Please also describe which part of the formatting is incorrect.
Comment 3 Andreas J. Guelzow 2009-09-10 19:54:31 UTC
If it still doesn't work to attach the file, please send it to aguelzow at pyrshep.ca

Thanks
Comment 4 shirish agarwal 2009-09-10 21:12:45 UTC
Created attachment 142944 [details]
giving view of the xls sheet in gnumeric as its seen now.
Comment 5 shirish agarwal 2009-09-10 21:14:00 UTC
as can be seen from the screenshot it doesn't format into columns as I suppose it should be doing.
Comment 6 Andreas J. Guelzow 2009-09-10 21:45:32 UTC
Okay, the file in question is not really an xls file, so the xls extension is just misleading. It is really an html file:

<!DOCTYPE html PUBLIC "-//W3C//DTD XHTML 1.0 Strict//EN" "http://www.w3.org/TR/xhtml1/DTD/xhtml1-strict.dtd">
<html xmlns="http://www.w3.org/1999/xhtml">
 <head>
  <!-- ======================================================= -->
  <!-- Created by AbiWord, a free, Open Source wordprocessor.  -->
  <!-- For more information visit http://www.abisource.com.    -->
  <!-- ======================================================= -->
  <meta http-equiv="content-type" content="text/html;charset=UTF-8" />
  <title>UsageReport.jsp</title>
...

Do you know how that file was created? If you change the extension to html you can open it in any web browser and see the information.

Of course gnumeric should do a much better job of parsing the content of the file.
Comment 7 Andreas J. Guelzow 2009-09-11 02:36:08 UTC
The code in the html importer seems ancient. For example it assumes that we can't have mixed font styles in the same cell.

The problem with reading this file is that the file contains nested tables. We handle the main table fine but are dumping the content of each nested table into a single cell.
Comment 8 shirish agarwal 2009-09-11 04:05:04 UTC
Hi Andreas, 
 The file was an .xls file which I got from my ISP. It said its a generic .xls file. I changed some information from it using abiword (hence you are getting the abiword stuff) as that time I didn't have gnumeric installed on my system. I would be blogging about the ISP using a closed format but even what you guys were able to deduce is good.
Comment 9 Jean Bréfort 2009-09-11 04:31:07 UTC
abiword opens .xls files? This does not work even with most recent abiword. It was probablynot an .xls file from the start.
Comment 10 Andreas J. Guelzow 2009-09-11 06:40:51 UTC
Created attachment 142956 [details]
the file in question
Comment 11 shirish agarwal 2009-09-11 06:52:49 UTC
Andreas thank you for the upload. It would be nice to know how you were able to upload it when I couldn't. 

As far Jean, your question is I am thinking you may be right. I just uploaded a blog post which tells the history of the file http://flossexperiences.wordpress.com/2009/09/11/bsnl-2/ . I hope that also explains the abiword scenario. Abiword is able to open .xls files but it does a poor job of it at version 2.6.8 . I would also try the development version and see if it works out any better.
Comment 12 Jean Bréfort 2009-09-11 07:12:16 UTC
Abiword never opened a .xls file. Probably the original file was exported as html (possibly by excel) with a misleading .xls extension.
Comment 13 shirish agarwal 2009-09-11 09:26:09 UTC
Hi guys, 
 As far as abiword is concerned, I'm sure you are right.
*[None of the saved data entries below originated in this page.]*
`config.mk`:
```
export PLATFORM = sky130hd
export DESIGN_NAME = dtc_walk
export DESIGN_NICKNAME = d
export VERILOG_FILES = /design/src/sv/decision_tree_classifier_top_defines.svh /design/src/sv/dtc_pkg.sv /design/src/sv/dtc_walk.sv
export SDC_FILE = /design/constraint.sdc
export NUM_CORES = 1
export LEC_CHECK = 0
export BUFFER_PORTS_ARGS = -buffer_cell sky130_fd_sc_hd__buf_2
export CAP_MARGIN = 20
export CORE_MARGIN = 1.5
export CORE_UTILIZATION = 43
export DETAILED_ROUTE_END_ITERATION = 6
export PLACE_DENSITY = 0.73
export SLEW_MARGIN = 20
export SYNTH_ARGS = -nofsm -noshare
export SYNTH_HDL_FRONTEND = slang
export SYNTH_SLANG_ARGS = --single-unit
```
`constraint.sdc`:
```
create_clock -name clk -period 4.9 [get_ports clk]
set_input_delay 1.225 -clock clk [delete_from_list [all_inputs] [get_ports clk]]
set_output_delay 1.225 -clock clk [all_outputs]
set_load 0.01 [all_outputs]
```
`src/sv/decision_tree_classifier_top_defines.svh`:
```
// ----------------------------------------------------------------------------
// decision tree classifier assertion macros
// shared property forms for the classifier checks
// ----------------------------------------------------------------------------
`ifndef DECISION_TREE_CLASSIFIER_TOP_DEFINES_SVH
`define DECISION_TREE_CLASSIFIER_TOP_DEFINES_SVH

// same-cycle implication
`define DTC_ASSERT_NOW(name, ante, cons, msg) \
  name: assert property (@(posedge clk) disable iff (!rst_n) (ante) |-> (cons)) \
    else $error(msg);

// next-cycle implication
`define DTC_ASSERT_NEXT(name, ante, cons, msg) \
  name: assert property (@(posedge clk) disable iff (!rst_n) (ante) |=> (cons)) \
    else $error(msg);

`endif

```
`src/sv/dtc_pkg.sv`:
```
// ----------------------------------------------------------------------------
// dtc_pkg
// request codes and fixed field widths of the decision tree classifier
// ----------------------------------------------------------------------------
`timescale 1ns / 1ps

package dtc_pkg;

  typedef logic [1:0] action_t;

  localparam action_t ACT_NODE     = 2'd0;
  localparam action_t ACT_FEATURE  = 2'd1;
  localparam action_t ACT_CLASSIFY = 2'd2;

  localparam int NODE_DEPTH  = 1024;
  localparam int NODE_AW     = 10;
  localparam int ATTR_W      = 6;
  localparam int THR_W       = 32;
  localparam int FEAT_W      = 32;
  localparam int OUT_LABEL_W = 8;
  localparam int IN_LABEL_W  = 8;
  localparam int MAX_LABEL_W = 16;
  localparam int FEAT_STORE  = 64;
  localparam int FEAT_CNT_W  = 11;

endpackage

```
`src/sv/dtc_walk.sv`:
```
// ----------------------------------------------------------------------------
// dtc_walk
// tree walk sequencer: node read, feature read, compare, step to child
// ----------------------------------------------------------------------------
`timescale 1ns / 1ps

module dtc_walk #(
  parameter int TREE_LEVELS  = 10,
  parameter int NUM_FEATURES = 64,
  parameter int LABEL_BITS   = 8,
  parameter int FEAT_AW      = 6
) (
  input  logic                                        clk,
  input  logic                                        rst_n,
  input  logic                                        go,
  output logic                                        busy,
  input  logic [2+dtc_pkg::ATTR_W+dtc_pkg::THR_W+LABEL_BITS-1:0] node_rdata,
  output logic [dtc_pkg::NODE_AW-1:0]                 node_raddr,
  input  logic [dtc_pkg::FEAT_W-1:0]                  feat_rdata,
  output logic [FEAT_AW-1:0]                          feat_raddr,
  output logic                                        out_valid,
  output logic [dtc_pkg::OUT_LABEL_W-1:0]             out_class_label,
  output logic                                        out_walk_error
);

  localparam int NODE_W = 2 + dtc_pkg::ATTR_W + dtc_pkg::THR_W + LABEL_BITS;
  localparam int LVL_W  = (TREE_LEVELS > 1) ? $clog2(TREE_LEVELS + 1) : 1;
  localparam int CH_W   = dtc_pkg::NODE_AW + 2;

  localparam logic [1:0] ST_IDLE = 2'd0;
  localparam logic [1:0] ST_NODE = 2'd1;
  localparam logic [1:0] ST_FEAT = 2'd2;

  localparam logic [LVL_W-1:0] LVL_LAST = LVL_W'(TREE_LEVELS - 1);
  localparam logic [dtc_pkg::FEAT_CNT_W-1:0] NF = dtc_pkg::FEAT_CNT_W'(NUM_FEATURES);
  localparam logic [CH_W-1:0] CHILD_L = CH_W'(1);
  localparam logic [CH_W-1:0] CHILD_R = CH_W'(2);

  logic [1:0]                     state_r, state_nxt;
  logic [dtc_pkg::NODE_AW-1:0]    node_r, node_nxt;
  logic [LVL_W-1:0]               level_r, level_nxt;
  logic [dtc_pkg::THR_W-1:0]      thr_r, thr_nxt;
  logic                           out_valid_r, out_valid_nxt;
  logic [dtc_pkg::OUT_LABEL_W-1:0] out_label_r, out_label_nxt;
  logic                           out_err_r, out_err_nxt;

  logic                           n_valid;
  logic                           n_leaf;
  logic [dtc_pkg::ATTR_W-1:0]     n_attr;
  logic [dtc_pkg::THR_W-1:0]      n_thr;
  logic [dtc_pkg::MAX_LABEL_W-1:0] n_label16;
  logic                           attr_bad;
  logic                           go_left;
  logic [CH_W-1:0]                child_c;
  logic                           child_out;

  assign n_valid   = node_rdata[NODE_W-1];
  assign n_leaf    = node_rdata[NODE_W-2];
  assign n_attr    = node_rdata[NODE_W-3 -: dtc_pkg::ATTR_W];
  assign n_thr     = node_rdata[LABEL_BITS +: dtc_pkg::THR_W];
  assign n_label16 = dtc_pkg::MAX_LABEL_W'(node_rdata[LABEL_BITS-1:0]);
  assign attr_bad  = {{(dtc_pkg::FEAT_CNT_W - dtc_pkg::ATTR_W){1'b0}}, n_attr} >= NF;

  assign go_left   = $signed(feat_rdata) < $signed(thr_r);
  assign child_c   = {1'b0, node_r, 1'b0} + (go_left ? CHILD_L : CHILD_R);
  assign child_out = child_c[CH_W-1:dtc_pkg::NODE_AW] != 2'b00;

  assign feat_raddr = n_attr[FEAT_AW-1:0];

  always_comb begin
    unique case (state_r)
      ST_FEAT: node_raddr = child_c[dtc_pkg::NODE_AW-1:0];
      ST_NODE: node_raddr = node_r;
      default: node_raddr = '0;
    endcase
  end

  always_comb begin
    state_nxt     = state_r;
    node_nxt      = node_r;
    level_nxt     = level_r;
    thr_nxt       = thr_r;
    out_valid_nxt = 1'b0;
    out_label_nxt = out_label_r;
    out_err_nxt   = out_err_r;
    unique case (state_r)
      ST_IDLE: begin
        if (go) begin
          node_nxt  = '0;
          level_nxt = '0;
          state_nxt = ST_NODE;
        end
      end
      ST_NODE: begin
        priority if (!n_valid || (!n_leaf && attr_bad)) begin
          out_valid_nxt = 1'b1;
          out_label_nxt = '0;
          out_err_nxt   = 1'b1;
          state_nxt     = ST_IDLE;
        end else if (n_leaf) begin
          out_valid_nxt = 1'b1;
          out_label_nxt = n_label16[dtc_pkg::OUT_LABEL_W-1:0];
          out_err_nxt   = 1'b0;
          state_nxt     = ST_IDLE;
        end else begin
          thr_nxt   = n_thr;
          state_nxt = ST_FEAT;
        end
      end
      ST_FEAT: begin
        if ((level_r == LVL_LAST) || child_out) begin
          out_valid_nxt = 1'b1;
          out_label_nxt = '0;
          out_err_nxt   = 1'b1;
          state_nxt     = ST_IDLE;
        end else begin
          node_nxt  = child_c[dtc_pkg::NODE_AW-1:0];
          level_nxt = level_r + LVL_W'(1);
          state_nxt = ST_NODE;
        end
      end
      default: begin
        state_nxt = ST_IDLE;
      end
    endcase
  end

  always_ff @(posedge clk) begin
    if (!rst_n) begin
      state_r     <= ST_IDLE;
      out_valid_r <= 1'b0;
    end else begin
      state_r     <= state_nxt;
      out_valid_r <= out_valid_nxt;
    end
    node_r      <= node_nxt;
    level_r     <= level_nxt;
    thr_r       <= thr_nxt;
    out_label_r <= out_label_nxt;
    out_err_r   <= out_err_nxt;
  end

  assign busy            = state_r != ST_IDLE;
  assign out_valid       = out_valid_r;
  assign out_class_label = out_label_r;
  assign out_walk_error  = out_err_r;

endmodule

```
==> summary.md <==
| Metric | Value |
|---|---|
| Total nets after synthesis | 403 |
| Critical Path RT | 3.67 ns |
| Overall Global Routing Usage | 19.0% |
| Largest net degree at the start of global routing | 34 |
| Core Util, Final | approximately 64% |
| Hold Path Stages | 1 |
| Die height | 89.4 um |
| Final worst slack | -0.281 ns |
| Post-synthesis sequential area ratio | 53.3% |
| Worst setup EP type | output pin |
| Max FO, Critical Path | 3 |
| Fillcell total | between 500 and 600 |
| Setup Skew | 0.00629 ns |
| Top cells by count, synth | edfxtp_1 (55), ha_1 (39), inv_1 (39) |
| Post-synth EDFFs | 55 |
| Initial Util | 44.3% |
| Leading area contributor after synthesis | edfxtp_1 |
| Share of flip-flops with an asynchronous set or reset | 0% |
| Violated checks | setup timing |
| Crit Path Class | in -> out |
| Cell row count | 31 |
| Layout cell share with drive strength beyond 1 | 45.2% |
| Pwr Density | 262 nW/um^2 |
| H-tree levels | 3 |
| Clock Tree Buf Depth | 2 |
| Design Area, Final | ~4700 sq um |
| Compound-gate portion of the synthesized area | 8.72% |
| N_diodes | 0 |
| Hpwl dp | 5020 um |
| Crit-path cells | buf_2 -> ha_4 -> nand4_1 -> or3_4 -> o32ai_2 -> o311a_1 -> o32a_1 -> ha_2 -> nand4_1 -> nor2_2 -> nand3_1 -> xor2_1 -> nor2_1 -> o21a_1 -> buf_2 |
| Layout Nets | 551 |
| R2R Setup Slk | 0.46 ns |
| Crit share post-route | 106% |
| Congestion Overflow GR | 0 |
| First-pass GRT wire length | 11400 um |
| Worst vdd ir | 0.192 mV |
| DP Area | slightly below 4000 sq um |
| Largest family of logic cells by synthesized area | adder cells |
| Drt wl/cell | 14.1 um |
| Final Hold Viols | 0 |
| Worst-margin pin slew | 0.686 ns |
| Cell leakage power | about 2.1 nW |
| Skew-Pair Late Insertion Delay | approximately 0.33 ns |
| Post-synth top flop | edfxtp_1 |
| Die footprint | roughly 8000 sq um |
| 1st-iter DRT viols | 81 |
| RePlAce Congestion | 0.784 |
| XOR/XNOR share of the synthesized area | 2.73% |
| 1st-pass router iterations | 4 |
| Synth top area cells | edfxtp_1 (51%), ha_1 (15%), inv_1 (4.6%) |
| Post-Synth Simple-Gate Area | 13.2% |
| Initial antenna violation count | 0 |
| Worst Reg-to-Reg Cells | 26 |
| Minimum clock period | just over 5 ns |
| Reg-to-Reg Start | thr_r[14] |
| Crit path depth | 15 |
| Vias in the first global route | about 2.6k |
| Achievable clock frequency | 193 MHz |
| Clock Sink Count | 58 |
| RSZ-0062 raised after global routing | true |
| #FFs+latches synth | 58 |
| Worst Setup SP | feat_rdata[12] |
| Crit path capture | node_raddr[9] |
| Family with the most delay on the worst path | simple AND/OR/NAND/NOR gates |
| Critical path buffers and inverters | 2 |
| Vias/cell | 4.81 |
| Final hold slack | approximately 0.63 ns |
| Critical R2R Capture | node_r[9] |
| Yosys top cell area share | 51.4% |
| Avg Synthesized Cell Area | 11.4 sq um |
| CP arrival | 3.96 ns |
| Worst min path class | reg -> reg |
| Final Slew Violations | 0 |
| Root buf cell | clkbuf_8 |
| Synthesized instance count | 281 |
| TritonCTS clock tree | built |
| Max transition margin | 54.2% |
| Netlist cell types | 40 |
| Top-count cell post-synth | edfxtp_1 |
| Clk slew on worst S/H paths | 0.07 ns |
| Post-route DRC | 0 |
| CP startpoint kind | primary input |
| Cell area after synthesis | around 3200 sq um |
| Ports | 110 |
| Core ar. | 7250 sq um |
| Pre-CTS WS | -0.392 ns |
| Port bufs | 97 |
| Vias | 2566 |
| Drt total wl | between 7000 and 8000 um |
| Hold-fix buffers, CTS | 0 |
| Critical Path Max Stage Delay | 0.36 ns |
| Number of CTS-inserted buffers | 9 |
| CP max stage cell | or3_4 |
| Die width | 89.4 um |
| ANT nets after route | 0 |
| Total power draw | roughly 1.2 mW |
| Multiplexer share of the synthesized area | 0.312% |
| Max cap viols | 0 |
| Final setup violation count | 9 |
| Synthesis Warnings | 0 |
| Synth Area in Adders | 15.2% |
| Status | finished with violations |
| Area grow syn2layout | 45.5% |
[area by class of cell]
type	count	area [sq um]	area share (%)
sequential	58	1710	36.6
multi-input combinational	173	1530	32.7
timing repair buffer	148	958	20.5
clock buffer	12	155	3.32
inverter	39	146	3.13
tap	99	124	2.65
clock inverter	4	50.0	1.07
[per-stage QoR]
step,TNS (ns),cells
after floorplan,0,281
after global placement,-1.44,478
after detailed placement,-2.04,478
after CTS,-1.42,531
after global routing,-2.73,533
final,-1.52,533
[state kept, by name, summed over array words and instances (netlist names)]
name and cells:
out_valid 1, thr_r 32, node_r 10, out_walk_error 1, state_r 2, level_r 4
out_class_label 8
[worst min-delay path by stage]
stage / endpoint / start
after CTS: level_r[0] / level_r[0]
after global placement: state_r[1] / state_r[1]
after global routing: level_r[0] / level_r[0]
after detailed placement: level_r[3] / level_r[3]
after floorplan: state_r[1] / state_r[1]
final: level_r[0] / level_r[0]
[cells by family after synthesis]
logic type	after synthesis
flops	58
simple gates	82
compound gates	41
mux	1
fa+ha+maj	39
xor+xnor	10
buf+inv	50
[cell usage in the layout, fill, tap and decap left out, drive strengths merged, types with 2 or more instances in the layout]
master    instances
dfxtp             3
and3              9
nand4             6
xnor2             3
xor2              7
a21o              3
o21a              3
clkbuf           12
a21oi            19
and4              2
buf             148
nand2            15
and2              4
nand3             7
edfxtp           55
ha               39
clkinvlp          2
inv              39
nor2b             8
nor2             23
o21ai             6
[power by group]
| group | total [mW] | internal (mW) | switching, mW |
|---|---|---|---|
| clock network | 0.454 | 0.262 | 0.192 |
| logic | 0.181 | 0.0949 | 0.0862 |
| registers | 0.589 | 0.571 | 0.0180 |
| total | 1.22 | 0.928 | 0.296 |
[per-layer routing]
| metal | up-vias | wire (um) | GRT usage (%) |
|---|---|---|---|
| met4 | 0 | 113 | 8.11 |
| met1 | 1201 | 3160 | 21.6 |
| met5 | - | 0 | 0 |
| met3 | 13 | 350 | 4.06 |
| li1 | 1286 | - | - |
| met2 | 66 | 3870 | 34.4 |
[what timing repair did]
action / 4_1_cts / 5_1_grt
endpoints found under the setup margin: 8 / 11
buffers inserted: 37 / 5
gates cloned: 0 / 0
pin swaps: 17 / 14
gates resized for setup: 28 / 16
No activity file was read; power rests on OpenSTA's default activity.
Its an html import issue there as well (I guess), put up a bug at abiword's bugzilla as well. http://bugzilla.abisource.com/show_bug.cgi?id=12361
Comment 14 Andreas J. Guelzow 2009-09-11 13:07:17 UTC
shirish: I had no problem uploading the file (but I am not using Windows either), so I have no idea why you had difficulties.
Comment 15 Andreas J. Guelzow 2010-04-11 17:11:52 UTC
*** Bug 615433 has been marked as a duplicate of this bug. ***
Comment 16 Andreas J. Guelzow 2010-06-28 19:39:26 UTC
This problem has been fixed in the development version. The fix will be available in the next major software release. Thank you for your bug report.